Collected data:
##########

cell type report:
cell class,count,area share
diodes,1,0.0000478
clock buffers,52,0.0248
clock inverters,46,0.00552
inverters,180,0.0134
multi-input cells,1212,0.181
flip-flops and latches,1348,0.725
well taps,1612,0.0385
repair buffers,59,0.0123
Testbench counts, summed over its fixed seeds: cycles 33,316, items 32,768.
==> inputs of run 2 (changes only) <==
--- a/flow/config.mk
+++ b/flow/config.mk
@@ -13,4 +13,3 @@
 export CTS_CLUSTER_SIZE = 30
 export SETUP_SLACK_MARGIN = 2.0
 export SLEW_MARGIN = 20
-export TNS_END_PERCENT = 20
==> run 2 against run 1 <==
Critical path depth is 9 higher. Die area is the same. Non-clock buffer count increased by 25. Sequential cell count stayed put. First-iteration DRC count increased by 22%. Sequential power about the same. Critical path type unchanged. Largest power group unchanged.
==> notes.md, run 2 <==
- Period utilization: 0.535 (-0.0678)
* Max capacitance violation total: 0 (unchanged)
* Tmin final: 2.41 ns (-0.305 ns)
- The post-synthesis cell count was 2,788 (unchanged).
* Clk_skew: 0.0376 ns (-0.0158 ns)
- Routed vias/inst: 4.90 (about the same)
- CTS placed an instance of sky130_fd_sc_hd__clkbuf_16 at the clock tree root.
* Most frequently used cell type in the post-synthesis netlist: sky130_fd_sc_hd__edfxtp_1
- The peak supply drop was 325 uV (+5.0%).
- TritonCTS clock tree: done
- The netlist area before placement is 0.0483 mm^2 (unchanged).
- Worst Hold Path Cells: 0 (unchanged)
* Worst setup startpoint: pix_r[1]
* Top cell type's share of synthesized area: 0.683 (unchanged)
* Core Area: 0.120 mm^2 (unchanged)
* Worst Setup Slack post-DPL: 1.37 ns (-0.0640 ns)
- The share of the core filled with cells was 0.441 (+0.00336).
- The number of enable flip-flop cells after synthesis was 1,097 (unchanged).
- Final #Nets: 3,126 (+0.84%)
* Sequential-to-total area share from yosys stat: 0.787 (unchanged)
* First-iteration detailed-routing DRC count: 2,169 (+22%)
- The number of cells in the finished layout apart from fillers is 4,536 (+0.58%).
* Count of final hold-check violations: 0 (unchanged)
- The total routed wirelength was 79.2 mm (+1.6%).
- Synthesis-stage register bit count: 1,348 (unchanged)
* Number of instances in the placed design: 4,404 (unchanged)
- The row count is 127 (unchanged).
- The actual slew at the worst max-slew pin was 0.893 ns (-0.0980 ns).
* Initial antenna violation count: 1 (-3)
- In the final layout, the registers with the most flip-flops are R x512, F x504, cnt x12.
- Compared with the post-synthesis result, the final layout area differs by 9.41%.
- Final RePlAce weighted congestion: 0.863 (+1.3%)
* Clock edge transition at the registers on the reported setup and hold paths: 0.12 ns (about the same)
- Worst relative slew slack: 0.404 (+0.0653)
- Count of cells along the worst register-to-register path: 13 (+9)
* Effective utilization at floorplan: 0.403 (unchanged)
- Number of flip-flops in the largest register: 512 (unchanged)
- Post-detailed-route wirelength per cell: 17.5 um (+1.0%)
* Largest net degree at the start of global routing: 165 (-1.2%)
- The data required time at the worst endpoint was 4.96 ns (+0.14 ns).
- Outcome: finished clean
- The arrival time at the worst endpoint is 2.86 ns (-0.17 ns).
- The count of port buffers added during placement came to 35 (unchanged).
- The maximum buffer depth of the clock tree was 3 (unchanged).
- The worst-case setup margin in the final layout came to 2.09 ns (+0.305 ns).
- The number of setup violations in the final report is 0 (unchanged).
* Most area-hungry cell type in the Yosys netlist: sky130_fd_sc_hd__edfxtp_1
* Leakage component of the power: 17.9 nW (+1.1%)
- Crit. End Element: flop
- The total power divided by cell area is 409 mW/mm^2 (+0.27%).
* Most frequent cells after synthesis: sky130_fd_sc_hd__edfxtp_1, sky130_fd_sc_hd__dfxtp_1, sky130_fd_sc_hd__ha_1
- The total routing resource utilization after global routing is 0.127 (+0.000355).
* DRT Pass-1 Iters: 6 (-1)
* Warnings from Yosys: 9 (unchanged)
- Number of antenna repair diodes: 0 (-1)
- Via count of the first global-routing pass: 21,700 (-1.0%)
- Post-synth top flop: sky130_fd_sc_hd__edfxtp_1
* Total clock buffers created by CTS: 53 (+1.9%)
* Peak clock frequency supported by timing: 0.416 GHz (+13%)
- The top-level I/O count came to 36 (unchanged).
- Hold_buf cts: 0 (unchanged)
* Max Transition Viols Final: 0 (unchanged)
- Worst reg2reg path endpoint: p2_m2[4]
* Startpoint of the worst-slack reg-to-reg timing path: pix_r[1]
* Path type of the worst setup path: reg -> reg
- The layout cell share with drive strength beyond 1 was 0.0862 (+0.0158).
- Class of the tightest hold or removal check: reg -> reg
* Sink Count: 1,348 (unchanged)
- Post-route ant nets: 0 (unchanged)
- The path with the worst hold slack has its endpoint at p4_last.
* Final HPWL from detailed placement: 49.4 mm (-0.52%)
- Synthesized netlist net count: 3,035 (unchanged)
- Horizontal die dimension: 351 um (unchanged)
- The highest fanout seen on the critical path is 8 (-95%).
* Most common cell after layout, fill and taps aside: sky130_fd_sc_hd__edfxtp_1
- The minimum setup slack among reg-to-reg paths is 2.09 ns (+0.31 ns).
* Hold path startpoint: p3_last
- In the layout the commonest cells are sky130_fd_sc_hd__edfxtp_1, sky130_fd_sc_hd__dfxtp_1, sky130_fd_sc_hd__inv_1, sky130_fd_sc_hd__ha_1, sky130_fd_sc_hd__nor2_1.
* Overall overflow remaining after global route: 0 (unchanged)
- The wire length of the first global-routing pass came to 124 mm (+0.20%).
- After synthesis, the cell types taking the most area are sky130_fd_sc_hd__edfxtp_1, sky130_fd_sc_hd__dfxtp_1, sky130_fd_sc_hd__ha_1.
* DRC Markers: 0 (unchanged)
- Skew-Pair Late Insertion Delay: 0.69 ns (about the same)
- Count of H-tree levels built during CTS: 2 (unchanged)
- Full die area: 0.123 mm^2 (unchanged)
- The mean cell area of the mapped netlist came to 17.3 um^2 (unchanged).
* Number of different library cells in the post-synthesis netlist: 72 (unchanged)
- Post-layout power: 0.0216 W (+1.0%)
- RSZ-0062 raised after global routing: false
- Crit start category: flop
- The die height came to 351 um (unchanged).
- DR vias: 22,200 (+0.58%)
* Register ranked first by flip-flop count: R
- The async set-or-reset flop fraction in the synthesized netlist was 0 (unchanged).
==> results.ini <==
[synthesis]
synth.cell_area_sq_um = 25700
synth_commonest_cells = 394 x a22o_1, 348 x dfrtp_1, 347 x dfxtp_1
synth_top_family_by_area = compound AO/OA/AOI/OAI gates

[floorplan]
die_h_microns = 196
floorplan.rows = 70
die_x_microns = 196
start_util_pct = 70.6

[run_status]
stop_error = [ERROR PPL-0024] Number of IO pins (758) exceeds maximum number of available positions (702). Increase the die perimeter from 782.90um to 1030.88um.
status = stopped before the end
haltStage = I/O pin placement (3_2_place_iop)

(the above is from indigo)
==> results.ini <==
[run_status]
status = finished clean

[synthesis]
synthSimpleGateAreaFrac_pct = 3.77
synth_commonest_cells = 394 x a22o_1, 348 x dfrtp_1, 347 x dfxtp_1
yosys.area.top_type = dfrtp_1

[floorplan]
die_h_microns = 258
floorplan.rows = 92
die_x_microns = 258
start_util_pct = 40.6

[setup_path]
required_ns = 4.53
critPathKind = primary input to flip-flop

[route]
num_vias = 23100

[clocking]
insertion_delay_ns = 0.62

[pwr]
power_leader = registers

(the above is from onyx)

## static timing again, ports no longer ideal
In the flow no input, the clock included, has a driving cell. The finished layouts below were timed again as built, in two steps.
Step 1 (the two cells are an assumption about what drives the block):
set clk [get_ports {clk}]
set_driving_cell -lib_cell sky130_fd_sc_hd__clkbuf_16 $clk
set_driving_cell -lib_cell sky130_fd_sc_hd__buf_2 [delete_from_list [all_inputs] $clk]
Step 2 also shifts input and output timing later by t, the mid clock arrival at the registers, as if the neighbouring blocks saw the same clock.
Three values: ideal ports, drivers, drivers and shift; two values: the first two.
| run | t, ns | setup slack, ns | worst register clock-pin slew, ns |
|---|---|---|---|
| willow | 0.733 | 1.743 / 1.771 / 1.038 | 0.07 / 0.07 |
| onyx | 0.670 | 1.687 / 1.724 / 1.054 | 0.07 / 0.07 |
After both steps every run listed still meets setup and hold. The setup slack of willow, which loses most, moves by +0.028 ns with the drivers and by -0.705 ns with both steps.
Context: an optimization exercise on an open-source flow, tuned for small area and a short achievable clock period. The choices shown serve that exercise and are no tape-out recipe. The RTL was checked by simulation tests, not by an equivalence proof against the original design.

==> flow/design.v <==
`timescale 1ns/1ns
`default_nettype none
module dsconv_ctrl #(
    parameter integer ADDR_W = $clog2(16 * 8),
    parameter integer FILT_W = $clog2(4)
) (
    input  wire              clk,
    input  wire              rst,
    input  wire              start,
    output wire              pixel_valid,
    output reg  [ADDR_W-1:0] input_pixel_addr,
    output wire [FILT_W-1:0] pw_filter,
    output wire [FILT_W-1:0] bn_filter,
    output wire [ADDR_W-1:0] output_pixel_addr,
    output wire [FILT_W-1:0] output_filter,
    output wire              ready,
    output wire              done
);
    localparam [1:0] IDLE   = 2'd0;
    localparam [1:0] RUN    = 2'd1;
    localparam [1:0] DRAIN  = 2'd2;
    localparam [1:0] FINISH = 2'd3;
    localparam [ADDR_W-1:0] LAST_ADDR   = 16 * 8 - 1;
    localparam [FILT_W-1:0] LAST_FILTER = 4 - 1;
    reg  [1:0]        state;
    reg  [1:0]        state_next;
    reg  [FILT_W-1:0] in_filter;
    wire              frame_end;
    wire              pipe_busy;
    reg  [3:0]          tag_valid;
    reg  [4*ADDR_W-1:0] tag_addr;
    reg  [4*FILT_W-1:0] tag_filter;
    assign pixel_valid = start && (state == IDLE || state == RUN);
    assign frame_end   = pixel_valid && (input_pixel_addr == LAST_ADDR);
    assign pipe_busy = tag_valid[0] || tag_valid[1] || tag_valid[2];
    always @(*) begin
        state_next = state;
        case (state)
            IDLE:    if (start) state_next = RUN;
            RUN:     if (frame_end && in_filter == LAST_FILTER) state_next = DRAIN;
            DRAIN:   if (!pipe_busy) state_next = FINISH;
            FINISH:  state_next = IDLE;
            default: state_next = IDLE;
        endcase
    end
    always @(posedge clk) begin
        if (rst) begin
            state            <= IDLE;
            input_pixel_addr <= {ADDR_W{1'b0}};
            in_filter        <= {FILT_W{1'b0}};
        end else begin
            state <= state_next;
            if (pixel_valid) begin
                input_pixel_addr <= frame_end ? {ADDR_W{1'b0}} : input_pixel_addr + 1'b1;
                if (frame_end) begin
                    in_filter <= (in_filter == LAST_FILTER) ? {FILT_W{1'b0}} : in_filter + 1'b1;
                end
            end
        end
    end
    always @(posedge clk) begin
        if (rst) begin
            tag_valid  <= 4'b0;
            tag_addr   <= {4*ADDR_W{1'b0}};
            tag_filter <= {4*FILT_W{1'b0}};
        end else begin
            tag_valid  <= {tag_valid[2:0], pixel_valid};
            tag_addr   <= {tag_addr[3*ADDR_W-1:0], input_pixel_addr};
            tag_filter <= {tag_filter[3*FILT_W-1:0], in_filter};
        end
    end
    assign pw_filter = tag_filter[1*FILT_W +: FILT_W];     
    assign bn_filter = tag_filter[2*FILT_W +: FILT_W];
    assign output_pixel_addr = tag_addr[3*ADDR_W +: ADDR_W];
    assign output_filter     = tag_filter[3*FILT_W +: FILT_W];
    assign ready = tag_valid[3]
                   && ((tag_addr[3*ADDR_W +: ADDR_W] % 16) >= 3 - 1)
                   && ((tag_addr[3*ADDR_W +: ADDR_W] / 16) >= 3 - 1);
    assign done = (state == FINISH);
endmodule
`default_nettype wire
`timescale 1ns/1ns
`default_nettype none
module dsconv_line_buffer (
    input  wire                                   clk,
    input  wire                                   rst,
    input  wire                                   pixel_valid,
    input  wire [4*12-1:0] input_pixels,
    output wire [4*3*3*12-1:0] windows
);
    localparam integer K     = 3;
    localparam integer PW    = 12;
    localparam integer COL_W = $clog2(16);
    localparam [COL_W-1:0] LAST_COL = 16 - 1;
    reg [COL_W-1:0] col;     
    always @(posedge clk) begin
        if (rst) begin
            col <= {COL_W{1'b0}};
        end else if (pixel_valid) begin
            col <= (col == LAST_COL) ? {COL_W{1'b0}} : col + 1'b1;
        end
    end
    genvar c;
    generate
        for (c = 0; c < 4; c = c + 1) begin : g_channel
            reg [PW-1:0]     row_above     [0:16-1];
            reg [PW-1:0]     row_two_above [0:16-1];
            reg [K*K*PW-1:0] win;
            integer r, x;
            always @(posedge clk) begin
                if (pixel_valid) begin
                    row_two_above[col] <= row_above[col];
                    row_above[col]     <= input_pixels[c*PW +: PW];
                    for (r = 0; r < K; r = r + 1) begin
                        for (x = 0; x < K - 1; x = x + 1) begin
                            win[(r*K + x)*PW +: PW] <= win[(r*K + x + 1)*PW +: PW];
                        end
                    end
                    win[(K-1)*PW +: PW]   <= row_two_above[col];
                    win[(2*K-1)*PW +: PW] <= row_above[col];
                    win[(3*K-1)*PW +: PW] <= input_pixels[c*PW +: PW];     
                end
            end
            assign windows[c*K*K*PW +: K*K*PW] = win;
        end
    endgenerate
endmodule
`default_nettype wire
`timescale 1ns/1ns
`default_nettype none
module dsconv_depthwise_pe (
    input  wire                                                                     clk,
    input  wire                                                                     rst,
    input  wire [4*3*3*12-1:0] windows,
    output reg  [4*12-1:0]                               dw_pixels
);
localparam integer PIX_W = 12;
localparam integer ACC_W = 28;     
localparam signed [ACC_W-1:0] PIXEL_MAX = (2 ** (12 - 1)) - 1;
localparam signed [ACC_W-1:0] PIXEL_MIN = -PIXEL_MAX - 1;
function automatic signed [8-1:0] dw_coeff(input integer c, input integer k);
    dw_coeff = ((3 * c + k) % 7) - 3;
endfunction
function automatic signed [8-1:0] pw_coeff(input integer f, input integer c);
    pw_coeff = ((5 * f + 3 * c) % 9) - 4;
endfunction
function automatic signed [12-1:0] saturate(input signed [ACC_W-1:0] value);
    if (value > PIXEL_MAX) begin
        saturate = PIXEL_MAX[12-1:0];
    end else if (value < PIXEL_MIN) begin
        saturate = PIXEL_MIN[12-1:0];
    end else begin
        saturate = value[12-1:0];
    end
endfunction
    localparam integer TAPS = 3 * 3;
    reg [4*PIX_W-1:0] dw_next;
    reg signed [ACC_W-1:0] sum;
    reg signed [ACC_W-1:0] tap;
    reg signed [ACC_W-1:0] weight;
    integer c, k;
    always @(*) begin
        for (c = 0; c < 4; c = c + 1) begin
            sum = {ACC_W{1'b0}};
            for (k = 0; k < TAPS; k = k + 1) begin
                tap    = $signed(windows[(c*TAPS + k)*PIX_W +: PIX_W]);
                weight = dw_coeff(c, k);
                sum    = sum + tap * weight;
            end
            dw_next[c*PIX_W +: PIX_W] = saturate(sum >>> 4);
        end
    end
    always @(posedge clk) begin
        if (rst) begin
            dw_pixels <= {4*PIX_W{1'b0}};
        end else begin
            dw_pixels <= dw_next;
        end
    end
endmodule
`default_nettype wire
`timescale 1ns/1ns
`default_nettype none
module dsconv_pointwise_pe #(
    parameter integer FILT_W = $clog2(4)
) (
    input  wire                                        clk,
    input  wire                                        rst,
    input  wire [4*12-1:0] dw_pixels,
    input  wire [FILT_W-1:0]                           pw_filter,
    output reg  [12-1:0]                  pw_pixel
);
localparam integer PIX_W = 12;
localparam integer ACC_W = 28;     
localparam signed [ACC_W-1:0] PIXEL_MAX = (2 ** (12 - 1)) - 1;
localparam signed [ACC_W-1:0] PIXEL_MIN = -PIXEL_MAX - 1;
function automatic signed [8-1:0] dw_coeff(input integer c, input integer k);
    dw_coeff = ((3 * c + k) % 7) - 3;
endfunction
function automatic signed [8-1:0] pw_coeff(input integer f, input integer c);
    pw_coeff = ((5 * f + 3 * c) % 9) - 4;
endfunction
function automatic signed [12-1:0] saturate(input signed [ACC_W-1:0] value);
    if (value > PIXEL_MAX) begin
        saturate = PIXEL_MAX[12-1:0];
    end else if (value < PIXEL_MIN) begin
        saturate = PIXEL_MIN[12-1:0];
    end else begin
        saturate = value[12-1:0];
    end
endfunction
    reg signed [ACC_W-1:0]             sum;
    reg signed [ACC_W-1:0]             pix;
    reg signed [ACC_W-1:0]             weight;
    reg signed [8-1:0]   coeff;
    wire signed [ACC_W-1:0]            shifted;
    reg [PIX_W-1:0]                    pw_next;
    integer c, f;
    always @(*) begin
        sum = {ACC_W{1'b0}};
        for (c = 0; c < 4; c = c + 1) begin
            coeff = {8{1'b0}};
            for (f = 0; f < 4; f = f + 1) begin
                if (pw_filter == f) coeff = pw_coeff(f, c);
            end
            pix    = $signed(dw_pixels[c*PIX_W +: PIX_W]);
            weight = coeff;
            sum    = sum + pix * weight;
        end
    end
    assign shifted = sum >>> 4;
    always @(*) begin
        if (shifted < 0) begin
            pw_next = {PIX_W{1'b0}};     
        end else begin
            pw_next = saturate(shifted);
        end
    end
    always @(posedge clk) begin
        if (rst) begin
            pw_pixel <= {PIX_W{1'b0}};
        end else begin
            pw_pixel <= pw_next;
        end
    end
endmodule
`default_nettype wire
`timescale 1ns/1ns
`default_nettype none
module dsconv_batch_norm #(
    parameter integer FILT_W = $clog2(4)
) (
    input  wire                       clk,
    input  wire                       rst,
    input  wire [12-1:0] pw_pixel,
    input  wire [FILT_W-1:0]          bn_filter,
    output reg  [12-1:0] output_pixel
);
localparam integer PIX_W = 12;
localparam integer ACC_W = 28;     
localparam signed [ACC_W-1:0] PIXEL_MAX = (2 ** (12 - 1)) - 1;
localparam signed [ACC_W-1:0] PIXEL_MIN = -PIXEL_MAX - 1;
function automatic signed [8-1:0] dw_coeff(input integer c, input integer k);
    dw_coeff = ((3 * c + k) % 7) - 3;
endfunction
function automatic signed [8-1:0] pw_coeff(input integer f, input integer c);
    pw_coeff = ((5 * f + 3 * c) % 9) - 4;
endfunction
function automatic signed [12-1:0] saturate(input signed [ACC_W-1:0] value);
    if (value > PIXEL_MAX) begin
        saturate = PIXEL_MAX[12-1:0];
    end else if (value < PIXEL_MIN) begin
        saturate = PIXEL_MIN[12-1:0];
    end else begin
        saturate = value[12-1:0];
    end
endfunction
    wire signed [ACC_W-1:0] pix;
    wire signed [ACC_W-1:0] scale;
    wire signed [ACC_W-1:0] offset;
    wire signed [ACC_W-1:0] scaled;
    assign pix    = $signed(pw_pixel);
    assign scale  = $signed({1'b0, bn_filter}) * 8 + 48;
    assign offset = $signed({1'b0, bn_filter}) * 16 - 32;
    assign scaled = pix * scale + offset;
    always @(posedge clk) begin
        if (rst) begin
            output_pixel <= {PIX_W{1'b0}};
        end else begin
            output_pixel <= saturate(scaled >>> 6);
        end
    end
endmodule
`default_nettype wire
`timescale 1ns/1ns
`default_nettype none
module dsconv_top (
    input  wire        clk,
    input  wire        rst,
    input  wire        start,
    input  wire [47:0] input_pixels,         
    output wire [6:0]  input_pixel_addr,
    output wire [11:0] output_pixel,
    output wire [6:0]  output_pixel_addr,
    output wire [1:0]  output_filter,
    output wire        ready,
    output wire        done
);
    localparam integer K = 3;
    wire                                                pixel_valid;
    wire [1:0]                                          pw_filter;
    wire [1:0]                                          bn_filter;
    wire [4*K*K*12-1:0]     windows;
    wire [4*12-1:0]         dw_pixels;
    wire [12-1:0]                          pw_pixel;
    dsconv_ctrl dsconv_ctrl_i (
        .clk               (clk),
        .rst               (rst),
        .start             (start),
        .pixel_valid       (pixel_valid),
        .input_pixel_addr  (input_pixel_addr),
        .pw_filter         (pw_filter),
        .bn_filter         (bn_filter),
        .output_pixel_addr (output_pixel_addr),
        .output_filter     (output_filter),
        .ready             (ready),
        .done              (done)
    );
    dsconv_line_buffer dsconv_line_buffer_i (
        .clk          (clk),
        .rst          (rst),
        .pixel_valid  (pixel_valid),
        .input_pixels (input_pixels),
        .windows      (windows)
    );
    dsconv_depthwise_pe dsconv_depthwise_pe_i (
        .clk       (clk),
        .rst       (rst),
        .windows   (windows),
        .dw_pixels (dw_pixels)
    );
    dsconv_pointwise_pe dsconv_pointwise_pe_i (
        .clk       (clk),
        .rst       (rst),
        .dw_pixels (dw_pixels),
        .pw_filter (pw_filter),
        .pw_pixel  (pw_pixel)
    );
    dsconv_batch_norm dsconv_batch_norm_i (
        .clk          (clk),
        .rst          (rst),
        .pw_pixel     (pw_pixel),
        .bn_filter    (bn_filter),
        .output_pixel (output_pixel)
    );
endmodule
`default_nettype wire
localparam integer PIX_W = 12;
localparam integer ACC_W = 28;     
localparam signed [ACC_W-1:0] PIXEL_MAX = (2 ** (12 - 1)) - 1;
localparam signed [ACC_W-1:0] PIXEL_MIN = -PIXEL_MAX - 1;
function automatic signed [8-1:0] dw_coeff(input integer c, input integer k);
    dw_coeff = ((3 * c + k) % 7) - 3;
endfunction
function automatic signed [8-1:0] pw_coeff(input integer f, input integer c);
    pw_coeff = ((5 * f + 3 * c) % 9) - 4;
endfunction
function automatic signed [12-1:0] saturate(input signed [ACC_W-1:0] value);
    if (value > PIXEL_MAX) begin
        saturate = PIXEL_MAX[12-1:0];
    end else if (value < PIXEL_MIN) begin
        saturate = PIXEL_MIN[12-1:0];
    end else begin
        saturate = value[12-1:0];
    end
endfunction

##########

From the entries above, print the lines beginning at the one with "floorplan.rows = 70" and stopping after the one with "Step 2 also", exactly as written and with nothing else.

Answer box:
floorplan.rows = 70
die_x_microns = 196
start_util_pct = 70.6

[run_status]
stop_error = [ERROR PPL-0024] Number of IO pins (758) exceeds maximum number of available positions (702). Increase the die perimeter from 782.90um to 1030.88um.
status = stopped before the end
haltStage = I/O pin placement (3_2_place_iop)

(the above is from indigo)
==> results.ini <==
[run_status]
status = finished clean

[synthesis]
synthSimpleGateAreaFrac_pct = 3.77
synth_commonest_cells = 394 x a22o_1, 348 x dfrtp_1, 347 x dfxtp_1
yosys.area.top_type = dfrtp_1

[floorplan]
die_h_microns = 258
floorplan.rows = 92
die_x_microns = 258
start_util_pct = 40.6

[setup_path]
required_ns = 4.53
critPathKind = primary input to flip-flop

[route]
num_vias = 23100

[clocking]
insertion_delay_ns = 0.62

[pwr]
power_leader = registers

(the above is from onyx)

## static timing again, ports no longer ideal
In the flow no input, the clock included, has a driving cell. The finished layouts below were timed again as built, in two steps.
Step 1 (the two cells are an assumption about what drives the block):
set clk [get_ports {clk}]
set_driving_cell -lib_cell sky130_fd_sc_hd__clkbuf_16 $clk
set_driving_cell -lib_cell sky130_fd_sc_hd__buf_2 [delete_from_list [all_inputs] $clk]
Step 2 also shifts input and output timing later by t, the mid clock arrival at the registers, as if the neighbouring blocks saw the same clock.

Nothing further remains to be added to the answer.